It can be money, kids, low T, vascularity, obesity, the star alignment, not sexual, etc, ad nauseum, ad numerum with libido. Wetness of the vagina is usually more physical but libido in the female is still a big mystery. 

Lately some research has indicated DHEA hormone in females may be implicated in libido.

Anyway, as usual, females are more complex. . .you just can't rule out social, emotional, financial, mental and physical factors.

Good luck on your quest.


----------



## Scannerguard (Jan 26, 2010)

Oh, to give an alternative bent (since being alternative is my specialty). . .I have found regular fasting to increase vascularity all around and libido in myself.

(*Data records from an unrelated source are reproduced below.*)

## src/rtl/conv2_sched.sv

```systemverilog
// conv2 window scheduler and result sequencer.
// Optional cycle counter: define CONV2_SCHED_PERF_EN.
module conv2_sched #(
  parameter int IN_W      = 12,
  parameter int K         = 5,
  parameter int CALC_LAT  = 4,
  parameter int OUT_W     = IN_W - K + 1,
  parameter int ADDR_BITS = 6
) (
  input  logic                 clk,
  input  logic                 rst,
  input  logic                 start,
  input  logic                 pause,
  output logic                 busy,
  output logic                 done,
  output logic                 win_valid,
  output logic [3:0]           win_row,
  output logic [3:0]           win_col,
  input  logic                 calc_valid,
  input  logic [7:0]           calc_data,
  output logic                 wr_en,
  output logic [ADDR_BITS-1:0] wr_addr,
  output logic [7:0]           wr_data,
  output logic                 err,
  output logic [15:0]          cycle_cnt
);

  localparam int NWIN = OUT_W * OUT_W;
  localparam int CW   = ADDR_BITS + 1;

  typedef enum logic [1:0] {
    IDLE, ISSUE, DRAIN, DONE
  } state_t;

  state_t        state, state_nx;
  logic          start_q;
  logic [3:0]    nr, nc;
  logic [3:0]    cur_r, cur_c;
  logic [3:0]    outstanding;
  logic [CW-1:0] wr_cnt;
  logic          start_acc, issue, last;
  logic          res_ok, dec, drained;

  assign busy = (state == ISSUE) || (state == DRAIN);
  assign done = (state == DONE);

  // issue / accept decisions and next-state
  always_comb begin
    state_nx  = state;
    start_acc = (state == IDLE) && start && !start_q;
    cur_r     = (state == IDLE) ? 4'd0 : nr;
    cur_c     = (state == IDLE) ? 4'd0 : nc;
    issue     = !pause
              && (outstanding <= 4'(CALC_LAT))
              && (start_acc || state == ISSUE);
    last      = issue
              && cur_r == 4'(OUT_W - 1)
              && cur_c == 4'(OUT_W - 1);
    dec       = calc_valid && outstanding != 4'd0;
    res_ok    = dec && (state != IDLE)
              && wr_cnt != CW'(NWIN);
    drained   = wr_cnt == CW'(NWIN)
              && outstanding == 4'd0;
    case (state)
      IDLE:  if (start_acc)
               state_nx = last ? DRAIN : ISSUE;
      ISSUE: if (last) state_nx = DRAIN;
      DRAIN: if (drained) state_nx = DONE;
      DONE:  state_nx = IDLE;
      default: state_nx = IDLE;
    endcase
  end

  // state register and start edge history
  always_ff @(posedge clk or posedge rst) begin
    if (rst) begin
      state   <= IDLE;
      start_q <= 1'b0;
    end else begin
      state   <= state_nx;
      start_q <= start;
    end
  end

  // raster-scan window issue
  always_ff @(posedge clk or posedge rst) begin
    if (rst) begin
      win_valid <= 1'b0;
      win_row   <= '0;
      win_col   <= '0;
      nr        <= '0;
      nc        <= '0;
    end else if (issue) begin
      win_valid <= 1'b1;
      win_row   <= cur_r;
      win_col   <= cur_c;
      if (cur_c == 4'(OUT_W - 1)) begin
        nc <= '0;
        nr <= cur_r + 4'd1;
      end else begin
        nc <= cur_c + 4'd1;
        nr <= cur_r;
      end
    end else begin
      win_valid <= 1'b0;
      if (state == IDLE) begin
        nr <= '0;
        nc <= '0;
      end
    end
  end

  // in-flight window count across the calculator
  always_ff @(posedge clk or posedge rst) begin
    if (rst)
      outstanding <= '0;
    else if (start_acc)
      outstanding <= '0;
    else
      outstanding <= outstanding
                   + {3'd0, win_valid}
                   - {3'd0, dec};
  end

  // result capture, write strobe and sticky error
  always_ff @(posedge clk or posedge rst) begin
    if (rst) begin
      wr_en   <= 1'b0;
      wr_addr <= '0;
      wr_data <= '0;
      wr_cnt  <= '0;
      err     <= 1'b0;
    end else begin
      wr_en <= res_ok;
      if (start_acc)
        wr_cnt <= '0;
      if (res_ok) begin
        wr_data <= calc_data;
        wr_addr <= wr_cnt[ADDR_BITS-1:0];
        wr_cnt  <= wr_cnt + CW'(1);
      end
      if (calc_valid && !res_ok)
        err <= 1'b1;
    end
  end

`ifdef CONV2_SCHED_PERF_EN
  logic [15:0] perf_q;

  // busy-cycle counter, start cycle included
  always_ff @(posedge clk or posedge rst) begin
    if (rst)
      perf_q <= '0;
    else if (start_acc)
      perf_q <= 16'd1;
    else if (busy && perf_q != 16'hFFFF)
      perf_q <= perf_q + 16'd1;
  end

  assign cycle_cnt = perf_q;
`else
  assign cycle_cnt = '0;
`endif

endmodule

```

That's a research study of 1 subject - me - totally unblinded, unscientfic, and unfunded by a pharmaceutical co., lol.

However, there is some good research indicating fasting elicits a secretion of growth hormone. 

HGH (Human growth hormone) is a "youth hormone" with broad reaching consequences (all hormones are potent - many of these exist in the blood at 1 ppm and cause all kinds of changes). 

So. . .there is some intellectual sense to indicate that humans who engage in some regular fasting are reversing the aging process somewhat internally (doesnt' cause wrinkles or gray to go away). And let's face it - youth = libido.

If you aren't insulin dependent diabetic or some other contraindication, I do recommend periodic fasting to my patients.

But then again, chiropractors are always a bit kooky and quacky. You either dig us or hate us.

Here is my website (also co-authored with a nephrologist):

Fasting Basics: Your Guide To The Practice of Fasting

Haven't worked on it in ages - one of the things on my "To-Do" list.


----------



## surfergirl (Jan 27, 2011)

Scannerguard said:


> ... the star alignment, ...


That made me laugh out loud :lol:



> Anyway, as usual, females are more complex. . .you just can't rule out social, emotional, financial, mental and physical factors.


Just shows that God really does have a sense of humour - it may be sick and twisted...but a sense of humour non the less


----------



## Scannerguard (Jan 26, 2010)

No, Surfergirl. .. when God made females, it was when he was at the top of his game as a Deity.

Women's body are truly the most beautiful aethestically pleasing work of art I have ever laid my eyes on.

Not easy to live with. . .but beautiful even with age.


----------